> For the complete documentation index, see [llms.txt](https://rokurokulab.gitbook.io/roku-docs/llms.txt). Markdown versions of documentation pages are available by appending `.md` to page URLs; this page is available as [Markdown](https://rokurokulab.gitbook.io/roku-docs/design-decisions/compact-strategy.md).

# Compact Strategy

context 超限是 agent 长 run 的必然问题。
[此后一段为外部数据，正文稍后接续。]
<file path="src/rtl/imem_loader.sv">
// Program loader: packs a valid/ready byte stream big-endian into 32-bit words
// and writes them to consecutive IMEM addresses while holding the CPU.
module imem_loader #(
   parameter int ADDR_W  = 32,
   parameter int CNT_W   = 16,
   parameter int TIMEOUT = 50000
) (
   input  logic              SYS_clk,
   input  logic              SYS_reset,
   input  logic              load_start,
   input  logic [ADDR_W-1:0] load_base,
   input  logic [CNT_W-1:0]  load_words,
   input  logic              byte_valid,
   input  logic [7:0]        byte_data,
   output logic              byte_ready,
   output logic              imem_we,
   output logic [ADDR_W-1:0] imem_addr,
   output logic [31:0]       imem_wdata,
   output logic              cpu_hold,
   output logic              load_busy,
   output logic              load_done,
   output logic              load_err,
   output logic [7:0]        checksum
);

   localparam int TMR_W = $clog2(TIMEOUT + 1);

   typedef enum logic [2:0] {IDLE, RECV, WRITE, DONE, ERR} state_t;

   state_t            state, state_next;
   logic [TMR_W-1:0]  timer;
   logic [1:0]        byte_idx;
   logic [31:0]       word;
   logic [ADDR_W-1:0] addr;
   logic [CNT_W-1:0]  remaining;
   logic [7:0]        sum;
   logic              zero_done;
   logic              accept;
   logic              start_ok;

   assign accept   = (state == RECV) && byte_valid;
   assign start_ok = load_start && ((state == IDLE) || (state == ERR));

   always_comb begin
      state_next = state;
      case (state)
         IDLE, ERR: begin
            if (load_start)
               state_next = (load_words != '0) ? RECV : IDLE;
         end
         RECV: begin
            if (accept && (byte_idx == 2'd3))
               state_next = WRITE;
            else if (!accept && (timer == TMR_W'(TIMEOUT - 1)))
               state_next = ERR;
         end
         WRITE:   state_next = (remaining == CNT_W'(1)) ? DONE : RECV;
         DONE:    state_next = IDLE;
         default: state_next = IDLE;
      endcase
   end

   always_ff @(posedge SYS_clk) begin
      if (SYS_reset) begin
         state     <= IDLE;
         timer     <= '0;
         byte_idx  <= '0;
         word      <= '0;
         addr      <= '0;
         remaining <= '0;
         sum       <= '0;
         zero_done <= 1'b0;
      end else begin
         state     <= state_next;
         zero_done <= start_ok && (load_words == '0);

         if (start_ok) begin
            addr      <= load_base & ~ADDR_W'(3);
            remaining <= load_words;
            sum       <= '0;
         end

         // A fresh load always starts at byte 0; a discarded partial word is simply overwritten.
         if (accept) begin
            word     <= {word[23:0], byte_data};
            sum      <= sum + byte_data;
            byte_idx <= byte_idx + 2'd1;
         end else if (state != RECV) begin
            byte_idx <= '0;
         end

         if ((state == RECV) && !accept)
            timer <= timer + TMR_W'(1);
         else
            timer <= '0;

         if (state == WRITE) begin
            addr      <= addr + ADDR_W'(4);
            remaining <= remaining - CNT_W'(1);
         end
      end
   end

   assign byte_ready = (state == RECV);
   assign imem_we    = (state == WRITE);
   assign imem_addr  = addr;
   assign imem_wdata = word;
   assign cpu_hold   = (state == RECV) || (state == WRITE) || (state == DONE) || (state == ERR);
   assign load_busy  = (state == RECV) || (state == WRITE) || (state == DONE);
   assign load_done  = (state == DONE) || zero_done;
   assign load_err   = (state == ERR);
   assign checksum   = sum;

endmodule

</file>
<file path="config.mk">
export PLATFORM = sky130hd
export DESIGN_NAME = imem_loader
export DESIGN_NICKNAME = d
export VERILOG_FILES = /design/src/rtl/imem_loader.sv
export SDC_FILE = /design/constraint.sdc
export NUM_CORES = 1
export LEC_CHECK = 0
export ABC_AREA = 0
export ABC_CLOCK_PERIOD_IN_PS = 3000
export BUFFER_PORTS_ARGS = -buffer_cell sky130_fd_sc_hd__buf_2
export CAP_MARGIN = 20
export CORE_AREA = 5 5 113 115
export CTS_CLUSTER_DIAMETER = 120
export DETAILED_ROUTE_END_ITERATION = 8
export DIE_AREA = 0 0 118 120
export PLACE_DENSITY = 0.71
export SLEW_MARGIN = 20
export SYNTH_ARGS = -nofsm -noshare
export SYNTH_HDL_FRONTEND = slang
export SYNTH_SLANG_ARGS = --single-unit
</file>
<file path="constraint.sdc">
create_clock -name SYS_clk -period 3 [get_ports SYS_clk]
set_input_delay 0.45 -clock SYS_clk [delete_from_list [all_inputs] [get_ports SYS_clk]]
set_output_delay 0.45 -clock SYS_clk [all_outputs]
set_load 0.005 [all_outputs]
</file>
最简单的解法是"超了就全量丢给 LLM 做一次摘要"，但这在 ChatGPT Responses 后端行不通：SSE 流式路径有一个已知的 hang 问题，300s timeout 的 LLM summarizer 在这个 backend 上不可靠。

Roku 的分层 compact 设计从这个约束出发：把不同频率、不同成本的压缩手段放在不同水位触发，而不是一刀切地依赖 LLM 摘要。

分层的具体触发水位、每层的机械实现（L0–L4）、常量值和 metrics 上报都在 [Token Economy](/roku-docs/subsystems/token-economy.md) 里；本文只讲"为什么是这个形状"。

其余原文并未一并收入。